── DATA EXCERPTS

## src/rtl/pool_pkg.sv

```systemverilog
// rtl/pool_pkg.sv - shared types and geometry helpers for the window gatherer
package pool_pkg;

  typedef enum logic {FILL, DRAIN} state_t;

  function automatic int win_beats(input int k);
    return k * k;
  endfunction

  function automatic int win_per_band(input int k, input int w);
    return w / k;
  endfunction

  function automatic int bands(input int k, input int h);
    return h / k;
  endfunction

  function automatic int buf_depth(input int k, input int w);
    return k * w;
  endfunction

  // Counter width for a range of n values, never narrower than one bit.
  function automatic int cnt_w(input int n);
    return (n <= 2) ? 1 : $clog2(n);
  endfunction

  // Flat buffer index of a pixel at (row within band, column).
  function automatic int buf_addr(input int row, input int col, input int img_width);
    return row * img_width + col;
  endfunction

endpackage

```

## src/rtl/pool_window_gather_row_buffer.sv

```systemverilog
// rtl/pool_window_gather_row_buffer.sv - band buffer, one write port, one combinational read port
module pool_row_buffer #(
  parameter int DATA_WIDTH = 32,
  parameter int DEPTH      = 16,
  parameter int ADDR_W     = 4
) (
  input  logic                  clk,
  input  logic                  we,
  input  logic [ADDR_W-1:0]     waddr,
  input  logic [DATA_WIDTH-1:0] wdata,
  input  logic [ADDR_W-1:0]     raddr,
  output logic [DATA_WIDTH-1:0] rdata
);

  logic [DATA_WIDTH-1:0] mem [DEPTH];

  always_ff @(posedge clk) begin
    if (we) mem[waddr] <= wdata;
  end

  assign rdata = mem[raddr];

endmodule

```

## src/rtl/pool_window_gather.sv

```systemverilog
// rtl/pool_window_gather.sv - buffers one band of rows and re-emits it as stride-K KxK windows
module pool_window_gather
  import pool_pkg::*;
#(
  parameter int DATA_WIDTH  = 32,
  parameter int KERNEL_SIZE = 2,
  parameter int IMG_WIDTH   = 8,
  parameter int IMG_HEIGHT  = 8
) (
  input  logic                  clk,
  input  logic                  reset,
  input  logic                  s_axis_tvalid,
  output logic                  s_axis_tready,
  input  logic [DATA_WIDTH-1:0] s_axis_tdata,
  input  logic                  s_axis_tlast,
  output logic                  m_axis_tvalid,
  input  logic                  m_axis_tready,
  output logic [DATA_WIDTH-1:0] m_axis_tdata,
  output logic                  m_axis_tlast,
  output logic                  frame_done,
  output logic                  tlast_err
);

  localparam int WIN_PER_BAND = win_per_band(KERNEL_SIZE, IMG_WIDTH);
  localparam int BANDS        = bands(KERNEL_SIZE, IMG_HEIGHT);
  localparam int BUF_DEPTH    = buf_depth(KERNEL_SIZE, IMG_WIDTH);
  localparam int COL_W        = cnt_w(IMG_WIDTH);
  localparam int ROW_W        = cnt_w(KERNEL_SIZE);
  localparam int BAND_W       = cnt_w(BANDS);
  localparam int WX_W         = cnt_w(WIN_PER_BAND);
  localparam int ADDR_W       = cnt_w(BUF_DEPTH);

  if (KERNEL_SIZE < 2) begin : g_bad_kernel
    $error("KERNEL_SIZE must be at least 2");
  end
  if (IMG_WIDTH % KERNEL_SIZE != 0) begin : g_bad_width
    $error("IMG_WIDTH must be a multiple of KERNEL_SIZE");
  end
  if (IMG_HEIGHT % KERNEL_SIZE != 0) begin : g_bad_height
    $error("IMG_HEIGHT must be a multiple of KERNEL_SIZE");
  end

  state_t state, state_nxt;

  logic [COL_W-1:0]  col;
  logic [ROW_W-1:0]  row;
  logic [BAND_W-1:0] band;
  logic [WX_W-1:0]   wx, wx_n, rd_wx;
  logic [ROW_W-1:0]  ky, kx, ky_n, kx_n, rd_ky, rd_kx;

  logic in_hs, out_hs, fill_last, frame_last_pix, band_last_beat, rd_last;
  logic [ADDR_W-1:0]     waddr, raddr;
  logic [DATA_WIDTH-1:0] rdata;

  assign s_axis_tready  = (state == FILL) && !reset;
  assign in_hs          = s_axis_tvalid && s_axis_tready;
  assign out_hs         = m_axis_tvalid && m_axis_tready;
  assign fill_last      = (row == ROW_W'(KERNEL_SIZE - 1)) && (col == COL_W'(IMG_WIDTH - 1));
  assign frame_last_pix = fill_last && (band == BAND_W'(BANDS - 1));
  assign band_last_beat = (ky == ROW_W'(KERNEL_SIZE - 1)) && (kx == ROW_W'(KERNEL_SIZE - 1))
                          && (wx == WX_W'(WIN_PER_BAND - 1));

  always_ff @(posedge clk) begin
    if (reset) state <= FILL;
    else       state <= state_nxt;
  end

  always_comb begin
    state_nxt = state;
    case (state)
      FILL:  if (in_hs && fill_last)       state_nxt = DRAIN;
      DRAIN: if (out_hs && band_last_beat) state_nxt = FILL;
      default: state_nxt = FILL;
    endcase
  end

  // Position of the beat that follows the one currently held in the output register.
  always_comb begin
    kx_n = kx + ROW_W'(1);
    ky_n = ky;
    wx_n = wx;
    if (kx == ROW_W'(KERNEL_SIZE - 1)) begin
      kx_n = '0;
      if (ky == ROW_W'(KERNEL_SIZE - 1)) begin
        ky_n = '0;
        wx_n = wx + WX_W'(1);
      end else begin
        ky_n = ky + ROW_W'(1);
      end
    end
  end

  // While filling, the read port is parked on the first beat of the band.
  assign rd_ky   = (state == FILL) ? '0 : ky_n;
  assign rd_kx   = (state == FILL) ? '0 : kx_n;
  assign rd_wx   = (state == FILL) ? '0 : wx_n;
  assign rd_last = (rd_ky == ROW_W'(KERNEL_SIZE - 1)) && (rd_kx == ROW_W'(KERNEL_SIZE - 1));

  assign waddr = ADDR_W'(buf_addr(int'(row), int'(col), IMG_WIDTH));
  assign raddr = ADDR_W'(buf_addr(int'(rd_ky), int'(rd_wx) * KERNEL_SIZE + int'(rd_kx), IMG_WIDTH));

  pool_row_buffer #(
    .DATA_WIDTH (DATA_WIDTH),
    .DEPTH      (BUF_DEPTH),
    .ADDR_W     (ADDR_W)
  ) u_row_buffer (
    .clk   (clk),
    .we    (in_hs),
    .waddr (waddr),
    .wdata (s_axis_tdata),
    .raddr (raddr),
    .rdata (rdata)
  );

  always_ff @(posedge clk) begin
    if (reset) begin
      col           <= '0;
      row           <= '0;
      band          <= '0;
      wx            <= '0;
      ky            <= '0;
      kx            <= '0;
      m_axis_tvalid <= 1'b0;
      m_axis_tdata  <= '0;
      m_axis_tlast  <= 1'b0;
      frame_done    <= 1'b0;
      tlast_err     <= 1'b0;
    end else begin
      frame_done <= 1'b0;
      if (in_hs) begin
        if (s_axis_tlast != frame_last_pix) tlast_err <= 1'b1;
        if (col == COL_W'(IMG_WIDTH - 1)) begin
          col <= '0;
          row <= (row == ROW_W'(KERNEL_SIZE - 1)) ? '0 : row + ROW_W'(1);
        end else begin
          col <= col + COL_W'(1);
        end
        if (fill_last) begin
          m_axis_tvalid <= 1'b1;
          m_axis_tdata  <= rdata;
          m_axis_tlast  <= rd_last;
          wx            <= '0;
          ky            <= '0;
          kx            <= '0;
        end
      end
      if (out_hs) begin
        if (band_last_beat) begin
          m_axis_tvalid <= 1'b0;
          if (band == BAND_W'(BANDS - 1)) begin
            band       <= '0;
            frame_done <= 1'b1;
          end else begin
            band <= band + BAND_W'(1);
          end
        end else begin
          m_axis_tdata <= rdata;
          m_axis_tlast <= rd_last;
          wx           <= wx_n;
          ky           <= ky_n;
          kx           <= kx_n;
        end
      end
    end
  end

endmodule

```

────

Each entry should be duplicated exactly as it was given.

## src/rtl/pool_pkg.sv

```systemverilog
// rtl/pool_pkg.sv - shared types and geometry helpers for the window gatherer
package pool_pkg;

  typedef enum logic {FILL, DRAIN} state_t;

  function automatic int win_beats(input int k);
    return k * k;
  endfunction

  function automatic int win_per_band(input int k, input int w);
    return w / k;
  endfunction

  function automatic int bands(input int k, input int h);
    return h / k;
  endfunction

  function automatic int buf_depth(input int k, input int w);
    return k * w;
  endfunction

  // Counter width for a range of n values, never narrower than one bit.
  function automatic int cnt_w(input int n);
    return (n <= 2) ? 1 : $clog2(n);
  endfunction

  // Flat buffer index of a pixel at (row within band, column).
  function automatic int buf_addr(input int row, input int col, input int img_width);
    return row * img_width + col;
  endfunction

endpackage

```

## src/rtl/pool_window_gather_row_buffer.sv

```systemverilog
// rtl/pool_window_gather_row_buffer.sv - band buffer, one write port, one combinational read port
module pool_row_buffer #(
  parameter int DATA_WIDTH = 32,
  parameter int DEPTH      = 16,
  parameter int ADDR_W     = 4
) (
  input  logic                  clk,
  input  logic                  we,
  input  logic [ADDR_W-1:0]     waddr,
  input  logic [DATA_WIDTH-1:0] wdata,
  input  logic [ADDR_W-1:0]     raddr,
  output logic [DATA_WIDTH-1:0] rdata
);

  logic [DATA_WIDTH-1:0] mem [DEPTH];

  always_ff @(posedge clk) begin
    if (we) mem[waddr] <= wdata;
  end

  assign rdata = mem[raddr];

endmodule

```

## src/rtl/pool_window_gather.sv

```systemverilog
// rtl/pool_window_gather.sv - buffers one band of rows and re-emits it as stride-K KxK windows
module pool_window_gather
  import pool_pkg::*;
#(
  parameter int DATA_WIDTH  = 32,
  parameter int KERNEL_SIZE = 2,
  parameter int IMG_WIDTH   = 8,
  parameter int IMG_HEIGHT  = 8
) (
  input  logic                  clk,
  input  logic                  reset,
  input  logic                  s_axis_tvalid,
  output logic                  s_axis_tready,
  input  logic [DATA_WIDTH-1:0] s_axis_tdata,
  input  logic                  s_axis_tlast,
  output logic                  m_axis_tvalid,
  input  logic                  m_axis_tready,
  output logic [DATA_WIDTH-1:0] m_axis_tdata,
  output logic                  m_axis_tlast,
  output logic                  frame_done,
  output logic                  tlast_err
);

  localparam int WIN_PER_BAND = win_per_band(KERNEL_SIZE, IMG_WIDTH);
  localparam int BANDS        = bands(KERNEL_SIZE, IMG_HEIGHT);
  localparam int BUF_DEPTH    = buf_depth(KERNEL_SIZE, IMG_WIDTH);
  localparam int COL_W        = cnt_w(IMG_WIDTH);
  localparam int ROW_W        = cnt_w(KERNEL_SIZE);
  localparam int BAND_W       = cnt_w(BANDS);
  localparam int WX_W         = cnt_w(WIN_PER_BAND);
  localparam int ADDR_W       = cnt_w(BUF_DEPTH);

  if (KERNEL_SIZE < 2) begin : g_bad_kernel
    $error("KERNEL_SIZE must be at least 2");
  end
  if (IMG_WIDTH % KERNEL_SIZE != 0) begin : g_bad_width
    $error("IMG_WIDTH must be a multiple of KERNEL_SIZE");
  end
  if (IMG_HEIGHT % KERNEL_SIZE != 0) begin : g_bad_height
    $error("IMG_HEIGHT must be a multiple of KERNEL_SIZE");
  end

  state_t state, state_nxt;

  logic [COL_W-1:0]  col;
  logic [ROW_W-1:0]  row;
  logic [BAND_W-1:0] band;
  logic [WX_W-1:0]   wx, wx_n, rd_wx;
  logic [ROW_W-1:0]  ky, kx, ky_n, kx_n, rd_ky, rd_kx;

  logic in_hs, out_hs, fill_last, frame_last_pix, band_last_beat, rd_last;
  logic [ADDR_W-1:0]     waddr, raddr;
  logic [DATA_WIDTH-1:0] rdata;

  assign s_axis_tready  = (state == FILL) && !reset;
  assign in_hs          = s_axis_tvalid && s_axis_tready;
  assign out_hs         = m_axis_tvalid && m_axis_tready;
  assign fill_last      = (row == ROW_W'(KERNEL_SIZE - 1)) && (col == COL_W'(IMG_WIDTH - 1));
  assign frame_last_pix = fill_last && (band == BAND_W'(BANDS - 1));
  assign band_last_beat = (ky == ROW_W'(KERNEL_SIZE - 1)) && (kx == ROW_W'(KERNEL_SIZE - 1))
                          && (wx == WX_W'(WIN_PER_BAND - 1));

  always_ff @(posedge clk) begin
    if (reset) state <= FILL;
    else       state <= state_nxt;
  end

  always_comb begin
    state_nxt = state;
    case (state)
      FILL:  if (in_hs && fill_last)       state_nxt = DRAIN;
      DRAIN: if (out_hs && band_last_beat) state_nxt = FILL;
      default: state_nxt = FILL;
    endcase
  end

  // Position of the beat that follows the one currently held in the output register.
  always_comb begin
    kx_n = kx + ROW_W'(1);
    ky_n = ky;
    wx_n = wx;
    if (kx == ROW_W'(KERNEL_SIZE - 1)) begin
      kx_n = '0;
      if (ky == ROW_W'(KERNEL_SIZE - 1)) begin
        ky_n = '0;
        wx_n = wx + WX_W'(1);
      end else begin
        ky_n = ky + ROW_W'(1);
      end
    end
  end

  // While filling, the read port is parked on the first beat of the band.
  assign rd_ky   = (state == FILL) ? '0 : ky_n;
  assign rd_kx   = (state == FILL) ? '0 : kx_n;
  assign rd_wx   = (state == FILL) ? '0 : wx_n;
  assign rd_last = (rd_ky == ROW_W'(KERNEL_SIZE - 1)) && (rd_kx == ROW_W'(KERNEL_SIZE - 1));

  assign waddr = ADDR_W'(buf_addr(int'(row), int'(col), IMG_WIDTH));
  assign raddr = ADDR_W'(buf_addr(int'(rd_ky), int'(rd_wx) * KERNEL_SIZE + int'(rd_kx), IMG_WIDTH));

  pool_row_buffer #(
    .DATA_WIDTH (DATA_WIDTH),
    .DEPTH      (BUF_DEPTH),
    .ADDR_W     (ADDR_W)
  ) u_row_buffer (
    .clk   (clk),
    .we    (in_hs),
    .waddr (waddr),
    .wdata (s_axis_tdata),
    .raddr (raddr),
    .rdata (rdata)
  );

  always_ff @(posedge clk) begin
    if (reset) begin
      col           <= '0;
      row           <= '0;
      band          <= '0;
      wx            <= '0;
      ky            <= '0;
      kx            <= '0;
      m_axis_tvalid <= 1'b0;
      m_axis_tdata  <= '0;
      m_axis_tlast  <= 1'b0;
      frame_done    <= 1'b0;
      tlast_err     <= 1'b0;
    end else begin
      frame_done <= 1'b0;
      if (in_hs) begin
        if (s_axis_tlast != frame_last_pix) tlast_err <= 1'b1;
        if (col == COL_W'(IMG_WIDTH - 1)) begin
          col <= '0;
          row <= (row == ROW_W'(KERNEL_SIZE - 1)) ? '0 : row + ROW_W'(1);
        end else begin
          col <= col + COL_W'(1);
        end
        if (fill_last) begin
          m_axis_tvalid <= 1'b1;
          m_axis_tdata  <= rdata;
          m_axis_tlast  <= rd_last;
          wx            <= '0;
          ky            <= '0;
          kx            <= '0;
        end
      end
      if (out_hs) begin
        if (band_last_beat) begin
          m_axis_tvalid <= 1'b0;
          if (band == BAND_W'(BANDS - 1)) begin
            band       <= '0;
            frame_done <= 1'b1;
          end else begin
            band <= band + BAND_W'(1);
          end
        end else begin
          m_axis_tdata <= rdata;
          m_axis_tlast <= rd_last;
          wx           <= wx_n;
          ky           <= ky_n;
          kx           <= kx_n;
        end
      end
    end
  end

endmodule

```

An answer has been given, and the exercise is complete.